Why doesn't Python math.factorial play well with streams?

Why is math.factorial acting so strange in a flow?

Here's an example, it creates three streams:

  • a stream that just sleeps for a while
  • a thread that increments int for a while
  • a thread that does math.factorial on a lot.

It calls start

in threads then join

timed out

Sleep and spin threads work as expected and come back with start

immediately and then sit in join

for a timeout.

Factorial on the other hand does not come back from start

end to end!

import sys
from threading import Thread
from time import sleep, time
from math import factorial

# Helper class that stores a start time to compare to
class timed_thread(Thread):
    def __init__(self, time_start):
        Thread.__init__(self)
        self.time_start = time_start

# Thread that just executes sleep()
class sleep_thread(timed_thread):
    def run(self):
        sleep(15)
        print "st DONE:\t%f" % (time() - time_start)

# Thread that increments a number for a while       
class spin_thread(timed_thread):
    def run(self):
        x = 1
        while x < 120000000:
            x += 1
        print "sp DONE:\t%f" % (time() - time_start)

# Thread that calls math.factorial with a large number
class factorial_thread(timed_thread):
    def run(self):
        factorial(50000)
        print "ft DONE:\t%f" % (time() - time_start)

# the tests

print
print "sleep_thread test"
time_start = time()

st = sleep_thread(time_start)
st.start()
print "st.start:\t%f" % (time() - time_start)
st.join(2)
print "st.join:\t%f" % (time() - time_start)
print "sleep alive:\t%r" % st.isAlive()


print
print "spin_thread test"
time_start = time()

sp = spin_thread(time_start)
sp.start()
print "sp.start:\t%f" % (time() - time_start)
sp.join(2)
print "sp.join:\t%f" % (time() - time_start)
print "sp alive:\t%r" % sp.isAlive()

print
print "factorial_thread test"
time_start = time()

ft = factorial_thread(time_start)
ft.start()
print "ft.start:\t%f" % (time() - time_start)
ft.join(2)
print "ft.join:\t%f" % (time() - time_start)
print "ft alive:\t%r" % ft.isAlive()

      

And here is the output in Python 2.6.5 on CentOS x64:

sleep_thread test
st.start:       0.000675
st.join:        2.006963
sleep alive:    True

spin_thread test
sp.start:       0.000595
sp.join:        2.010066
sp alive:       True

factorial_thread test
ft DONE:        4.475453
ft.start:       4.475589
ft.join:        4.475615
ft alive:       False
st DONE:        10.994519
sp DONE:        12.054668

      

I tried this on python 2.6.5 on CentOS x64, 2.7.2 on Windows x86, and the factorial stream does not return from the beginning on either of them until the stream is executed.

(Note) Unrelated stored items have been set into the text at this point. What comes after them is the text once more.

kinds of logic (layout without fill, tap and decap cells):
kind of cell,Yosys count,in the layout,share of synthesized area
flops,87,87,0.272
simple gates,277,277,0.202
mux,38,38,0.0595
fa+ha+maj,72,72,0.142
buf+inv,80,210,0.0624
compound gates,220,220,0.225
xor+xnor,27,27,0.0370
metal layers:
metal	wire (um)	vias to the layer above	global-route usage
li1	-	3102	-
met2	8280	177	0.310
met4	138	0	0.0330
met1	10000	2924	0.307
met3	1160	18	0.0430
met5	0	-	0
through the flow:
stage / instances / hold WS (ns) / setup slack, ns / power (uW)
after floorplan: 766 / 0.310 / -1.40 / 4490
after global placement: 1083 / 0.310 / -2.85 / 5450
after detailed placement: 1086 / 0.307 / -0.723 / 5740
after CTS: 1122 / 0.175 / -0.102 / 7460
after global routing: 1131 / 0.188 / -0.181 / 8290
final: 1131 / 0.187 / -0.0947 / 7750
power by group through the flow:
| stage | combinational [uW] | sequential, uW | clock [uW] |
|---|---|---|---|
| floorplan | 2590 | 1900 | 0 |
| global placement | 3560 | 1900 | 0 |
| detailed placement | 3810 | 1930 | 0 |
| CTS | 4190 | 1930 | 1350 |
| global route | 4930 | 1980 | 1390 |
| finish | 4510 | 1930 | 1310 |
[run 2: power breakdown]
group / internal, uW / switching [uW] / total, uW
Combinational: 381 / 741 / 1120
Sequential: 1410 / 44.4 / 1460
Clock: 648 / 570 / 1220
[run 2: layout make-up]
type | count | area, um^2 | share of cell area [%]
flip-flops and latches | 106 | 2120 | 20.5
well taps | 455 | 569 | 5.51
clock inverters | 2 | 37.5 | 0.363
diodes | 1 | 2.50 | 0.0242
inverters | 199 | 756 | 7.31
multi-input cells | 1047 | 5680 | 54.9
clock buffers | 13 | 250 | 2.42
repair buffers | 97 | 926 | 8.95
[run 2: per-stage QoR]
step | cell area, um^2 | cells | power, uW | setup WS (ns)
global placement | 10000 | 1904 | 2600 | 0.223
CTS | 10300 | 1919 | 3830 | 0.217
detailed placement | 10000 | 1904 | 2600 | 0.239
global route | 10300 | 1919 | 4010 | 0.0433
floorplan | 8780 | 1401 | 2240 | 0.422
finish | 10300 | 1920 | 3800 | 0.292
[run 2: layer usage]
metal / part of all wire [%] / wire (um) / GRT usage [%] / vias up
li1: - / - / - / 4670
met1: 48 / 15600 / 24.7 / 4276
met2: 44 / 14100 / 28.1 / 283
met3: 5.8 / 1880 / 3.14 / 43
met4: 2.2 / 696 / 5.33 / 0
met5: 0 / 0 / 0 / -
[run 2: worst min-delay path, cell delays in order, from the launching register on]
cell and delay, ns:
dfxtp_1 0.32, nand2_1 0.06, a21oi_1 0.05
`src/rtl/conv_pool_stage_pkg.sv`:
```
// Shared definitions for the convolution pooling stage.
// Holds the derived geometry functions (conv output edge, pooled edge, samples per
// image), the stream FSM state encoding and a signed max helper.
package conv_pool_stage_pkg;

  // Widest sample the max helper supports; callers sign-extend into it.
  localparam int unsigned MaxWidth = 32;

  typedef enum logic [0:0] {
    StIdle,
    StStream
  } state_e;

  function automatic int unsigned calc_conv_out(input int unsigned image_size,
                                                input int unsigned kernel_size);
    return image_size - kernel_size + 1;
  endfunction

  function automatic int unsigned calc_pool_out(input int unsigned image_size,
                                                input int unsigned kernel_size);
    return calc_conv_out(image_size, kernel_size) / 2;
  endfunction

  function automatic int unsigned calc_samples(input int unsigned image_size);
    return image_size * image_size;
  endfunction

  function automatic logic signed [MaxWidth-1:0] smax(input logic signed [MaxWidth-1:0] a,
                                                      input logic signed [MaxWidth-1:0] b);
    return (b > a) ? b : a;
  endfunction

endpackage

```
`src/rtl/conv_pool_stage_line_buffer.sv`:
```
// pool_line_buffer: one row of horizontal pair maxima awaiting the odd conv row.
// Ports:
//   clk_i    clock
//   we_i     write enable (synchronous)
//   addr_i   entry index (cc>>1), shared by write and read
//   wdata_i  pair maximum to store
//   rdata_o  combinational read of entry addr_i
// Contents are never cleared; every entry is written on an even conv row before the
// odd row reads it.
module pool_line_buffer #(
  parameter int unsigned DataWidth = 16,
  parameter int unsigned Depth     = 12,
  localparam int unsigned AddrW    = (Depth > 1) ? $clog2(Depth) : 1
) (
  input  logic                 clk_i,
  input  logic                 we_i,
  input  logic [AddrW-1:0]     addr_i,
  input  logic [DataWidth-1:0] wdata_i,
  output logic [DataWidth-1:0] rdata_o
);

  logic [DataWidth-1:0] mem_q [Depth];

  always_ff @(posedge clk_i) begin
    if (we_i) begin
      mem_q[addr_i] <= wdata_i;
    end
  end

  assign rdata_o = mem_q[addr_i];

endmodule

```
`src/rtl/conv_pool_stage.sv`:
```
// conv_pool_stage: tracks the image position of the raw convolution stream, drops
// samples whose window overhangs the image edge, optionally applies ReLU, and performs
// 2x2 stride-2 max pooling.
// Ports:
//   clk          clock
//   reset        synchronous active-high reset
//   start        pulse marking the cycle conv_result carries image pixel 0
//   conv_result  signed convolution sample, one per cycle
//   out_data     signed pooled value
//   out_valid    one-cycle qualifier for out_data
//   out_last     high with the final pooled value of an image
//   busy         high while an image stream is being consumed
// Build option: define CONV_POOL_RELU_EN to clamp negative samples to 0 before pooling.
// DATA_WIDTH must not exceed 32.
module conv_pool_stage
  import conv_pool_stage_pkg::*;
#(
  parameter int unsigned DATA_WIDTH  = 16,
  parameter int unsigned KERNEL_SIZE = 5,
  parameter int unsigned IMAGE_SIZE  = 28
) (
  input  logic                  clk,
  input  logic                  reset,
  input  logic                  start,
  input  logic [DATA_WIDTH-1:0] conv_result,
  output logic [DATA_WIDTH-1:0] out_data,
  output logic                  out_valid,
  output logic                  out_last,
  output logic                  busy
);

  localparam int unsigned ConvOut = calc_conv_out(IMAGE_SIZE, KERNEL_SIZE);
  localparam int unsigned PoolOut = calc_pool_out(IMAGE_SIZE, KERNEL_SIZE);
  localparam int unsigned CntW    = (IMAGE_SIZE > 1) ? $clog2(IMAGE_SIZE) : 1;
  localparam int unsigned AddrW   = (PoolOut > 1) ? $clog2(PoolOut) : 1;

  state_e state_q, state_d;
  logic [CntW-1:0] row_q, row_d, col_q, col_d;
  logic active;

  logic [CntW-1:0] cr, cc;
  logic sample_ok;
  logic signed [DATA_WIDTH-1:0] sample_v, h_q, pair, pooled;
  logic [DATA_WIDTH-1:0] lb_rdata;
  logic lb_we, emit, emit_last;

  logic signed [DATA_WIDTH-1:0] out_data_q;
  logic out_valid_q, out_last_q;

  // Sample 0 is consumed in the IDLE cycle that sees start, so the counters already
  // sit at (0,0) there and advance exactly as they do in STREAM.
  always_comb begin
    state_d = state_q;
    row_d   = row_q;
    col_d   = col_q;
    active  = 1'b0;
    case (state_q)
      StIdle: begin
        if (start) begin
          active  = 1'b1;
          state_d = StStream;
        end
      end
      StStream: active = 1'b1;
      default: state_d = StIdle;
    endcase
    if (reset) begin
      active = 1'b0;
    end
    if (active) begin
      if (col_q == CntW'(IMAGE_SIZE - 1)) begin
        col_d = '0;
        if (row_q == CntW'(IMAGE_SIZE - 1)) begin
          row_d   = '0;
          state_d = StIdle;
        end else begin
          row_d = row_q + CntW'(1);
        end
      end else begin
        col_d = col_q + CntW'(1);
      end
    end
  end

  always_comb begin
    sample_ok = active && (row_q >= CntW'(KERNEL_SIZE - 1)) && (col_q >= CntW'(KERNEL_SIZE - 1));
    cr        = row_q - CntW'(KERNEL_SIZE - 1);
    cc        = col_q - CntW'(KERNEL_SIZE - 1);
    sample_v  = signed'(conv_result);
`ifdef CONV_POOL_RELU_EN
    if (sample_v < 0) begin
      sample_v = '0;
    end
`endif
    pair      = DATA_WIDTH'(smax(MaxWidth'(h_q), MaxWidth'(sample_v)));
    pooled    = DATA_WIDTH'(smax(MaxWidth'(signed'(lb_rdata)), MaxWidth'(pair)));
    lb_we     = sample_ok && cc[0] && !cr[0];
    emit      = sample_ok && cc[0] && cr[0];
    emit_last = (cr == CntW'(ConvOut - 1)) && (cc == CntW'(ConvOut - 1));
  end

  pool_line_buffer #(
    .DataWidth(DATA_WIDTH),
    .Depth    (PoolOut)
  ) u_line_buffer (
    .clk_i  (clk),
    .we_i   (lb_we),
    .addr_i (AddrW'(cc >> 1)),
    .wdata_i(pair),
    .rdata_o(lb_rdata)
  );

  always_ff @(posedge clk) begin
    if (reset) begin
      state_q     <= StIdle;
      row_q       <= '0;
      col_q       <= '0;
      out_data_q  <= '0;
      out_valid_q <= 1'b0;
      out_last_q  <= 1'b0;
    end else begin
      state_q     <= state_d;
      row_q       <= row_d;
      col_q       <= col_d;
      out_valid_q <= emit;
      out_last_q  <= emit && emit_last;
      if (emit) begin
        out_data_q <= pooled;
      end
    end
  end

  // Left-of-pair hold register; intentionally not reset, always written before use.
  always_ff @(posedge clk) begin
    if (sample_ok && !cc[0]) begin
      h_q <= sample_v;
    end
  end

  assign out_data  = out_data_q;
  assign out_valid = out_valid_q;
  assign out_last  = out_last_q;
  assign busy      = active;

endmodule

```
`config.mk`:
```
export PLATFORM = sky130hd
export DESIGN_NAME = conv_pool_stage
export DESIGN_NICKNAME = d
export VERILOG_FILES = /design/src/rtl/conv_pool_stage_pkg.sv /design/src/rtl/conv_pool_stage_line_buffer.sv /design/src/rtl/conv_pool_stage.sv
export SDC_FILE = /design/constraint.sdc
export NUM_CORES = 1
export LEC_CHECK = 0
export BUFFER_PORTS_ARGS = -buffer_cell sky130_fd_sc_hd__buf_2
export CAP_MARGIN = 0
export CORE_UTILIZATION = 56
export CTS_BUF_LIST = sky130_fd_sc_hd__clkbuf_8 sky130_fd_sc_hd__clkbuf_16
export DETAILED_ROUTE_END_ITERATION = 10
export PLACE_DENSITY = 0.84
export SLEW_MARGIN = 20
export SYNTH_ARGS = -nofsm -noshare
export SYNTH_HDL_FRONTEND = slang
export SYNTH_SLANG_ARGS = --single-unit
```
`constraint.sdc`:
```
create_clock -name clk -period 5.3 [get_ports clk]
set_input_delay 0.53 -clock clk [delete_from_list [all_inputs] [get_ports clk]]
set_output_delay 0.53 -clock clk [all_outputs]
set_load 0.005 [all_outputs]
```
=== Word level (Yosys, flattened, before mapping) ===
Memories as Yosys holds them, arrays and structs flattened.
Index checks and enable logic that the tools add are counted.

* Register bits: 45
* RAM bits: 192
* Input bits: 19
* Output and inout port bits: 19
* Logic and storage cells: 45
* Memories kept: 1

* Add/subtract/negate cells: 4
* Order comparisons: 4
* Eq/ne operators: 4
* Multiplexer cells: 13
* Bitwise gates (word level): 1
* Reduce and logical (&&, ||, !) cells: 11

{| class="wikitable"
|+ Memories
! name !! depth !! bits a word !! rd ports !! clocked after memory_dff !! write ports !! line !! text
|-
| u_line_buffer.mem_q || 12 || 16 || 1 || 0 || 1 || conv_pool_stage_line_buffer.sv:22 || <nowiki>logic [DataWidth-1:0] mem_q [Depth];</nowiki>
|}

{| class="wikitable"
|+ Operator list
! kind !! number
|-
| $gt A16 B16 Y1 || 2
|-
| $mux W16 || 2
|-
| $eq A5 B5 Y1 const B || 4
|-
| $add A5 B1 Y5 const B || 2
|-
| $ge A5 B3 Y1 const B || 2
|-
| $mux W5 || 2
|-
| $sub A5 B3 Y5 const B || 2
|-
| $logic_and A1 B1 Y1 || 8
|-
| $mux W1 || 8
|-
| $logic_not A1 Y1 || 2
|-
| $pmux W1 S2 || 1
|-
| $reduce_and A2 Y1 || 1
|-
| $not A1 Y1 || 1
|}

=== Longest topological paths before layout ===
* Word-level depth: 9
* Depth in mapped cells: 19
* Depth with buffers taken out: 16

=== By module ===
A second synthesis with hierarchy kept.

* Cell total of the unflattened synthesis: 671
* Area, all modules: 10502.6 µm²

{| class="wikitable"
|+ Modules (own cells, without submodules)
! module !! instances !! cells each !! area an instance (µm²) !! seq. area each (µm²)
|-
| pool_line_buffer || 1 || 381 || 7613.6 || 5765.5
|-
| conv_pool_stage || 1 || 290 || 2889.0 || 1061.0
|}

=== Worst setup path after synthesis ===
Ideal clock, no wire load.

* Path kind: register to register
* From: reg col_q[2]
* To: reg out_data_q[5], in the netlist out_data[5]
* Library setup time: 60 ps
* Arrival: 4574 ps
* Required time: 5240 ps
* Slack: 667 ps
* Cell stages (with the launch flop): 18
* Path buffers: 5
* Clock period less this slack: 4633 ps
* Cell sequence: dfxtp_1 buf_1 clkbuf_1 inv_1 ha_1 clkbuf_1 buf_1 mux2i_1 nor2_1 a21oi_1 ha_1 nand4_1 or2_2 a211oi_1 nor4_1 nor4_1 clkbuf_1 a221o_1

* Longest elaborated chain between the ends: 4
* Elaborated cells on any way between the ends: 8
* Classes of those cells: add/sub: 1; order compare: 2; mux: 1; reduce/logical: 3; memory: 1

{| class="wikitable"
|+ RTL lines
! element !! line !! text
|-
| start, declared || conv_pool_stage.sv:38 || <nowiki>logic [CntW-1:0] row_q, row_d, col_q, col_d;</nowiki>
|-
| start signal, assigned || conv_pool_stage.sv:124 || <nowiki>col_q <= col_d;</nowiki>
|-
| $sub A5 B3 Y5 or $ge A5 B3 Y1 (tied branches) || conv_pool_stage.sv:88, conv_pool_stage.sv:86 ||
|-
| $mem_v2 Z12 W16 or $logic_and A1 B1 Y1 (tied branches) || n/a ||
|-
| $gt A16 B16 Y1 or $logic_and A1 B1 Y1 (tied branches) || conv_pool_stage_pkg.sv:30, conv_pool_stage.sv:98 ||
|-
| $mux W16 or $logic_and A1 B1 Y1 (tied branches) || conv_pool_stage_pkg.sv:30, conv_pool_stage.sv:98 ||
|-
| end signal, assigned || conv_pool_stage.sv:128 || <nowiki>out_data_q <= pooled;</nowiki>
|-
| end, declared || conv_pool_stage.sv:47 || <nowiki>logic signed [DATA_WIDTH-1:0] out_data_q;</nowiki>
|}

Several ways; a longest one is shown, not always the timed one.
A chain may end at the register's enable or synchronous reset.

=== Worst setup path after layout ===
* From: reg h_q[15]
* To: reg out_data_q[3], in the netlist out_data[3]

* Longest elaborated chain between the ends: 4

{| class="wikitable"
|+ RTL lines
! element !! line !! text
|-
| start, declared || conv_pool_stage.sv:43 || <nowiki>logic signed [DATA_WIDTH-1:0] sample_v, h_q, pair, pooled;</nowiki>
|-
| start signal, assigned || conv_pool_stage.sv:136 || <nowiki>h_q <= sample_v;</nowiki>
|-
| $gt A16 B16 Y1 || conv_pool_stage_pkg.sv:30 || <nowiki>return (b > a) ? b : a;</nowiki>
|-
| $mux W16 || conv_pool_stage_pkg.sv:30 ||
|-
| named net pair[10] || conv_pool_stage.sv:43 ||
|-
| $gt A16 B16 Y1 || conv_pool_stage_pkg.sv:30 ||
|-
| $mux W16 || conv_pool_stage_pkg.sv:30 ||
|}

The timed path passes the listed nets, and every way through them passes these cells.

I also tried this with PyPy 1.8.0 on Windows x86 and the result is slightly different. The start returns immediately, but then the connection does not expire!

sleep_thread test
st.start:       0.001000
st.join:        2.001000
sleep alive:    True

spin_thread test
sp.start:       0.000000
sp DONE:        0.197000
sp.join:        0.236000
sp alive:       False

factorial_thread test
ft.start:       0.032000
ft DONE:        9.011000
ft.join:        9.012000
ft alive:       False
st DONE:        12.763000

      

Tried IronPython 2.7.1 too, it produces expected output.

sleep_thread test
st.start:       0.023003
st.join:        2.028122
sleep alive:    True

spin_thread test
sp.start:       0.003014
sp.join:        2.003128
sp alive:       True

factorial_thread test
ft.start:       0.002991
ft.join:        2.004105
ft alive:       True
ft DONE:        5.199295
sp DONE:        5.734322
st DONE:        10.998619

      

+3


source to share


2 answers


Threads are often allowed to interleave different things in Python rather than different things that happen at the same time, because of the Global Interpreter Lock .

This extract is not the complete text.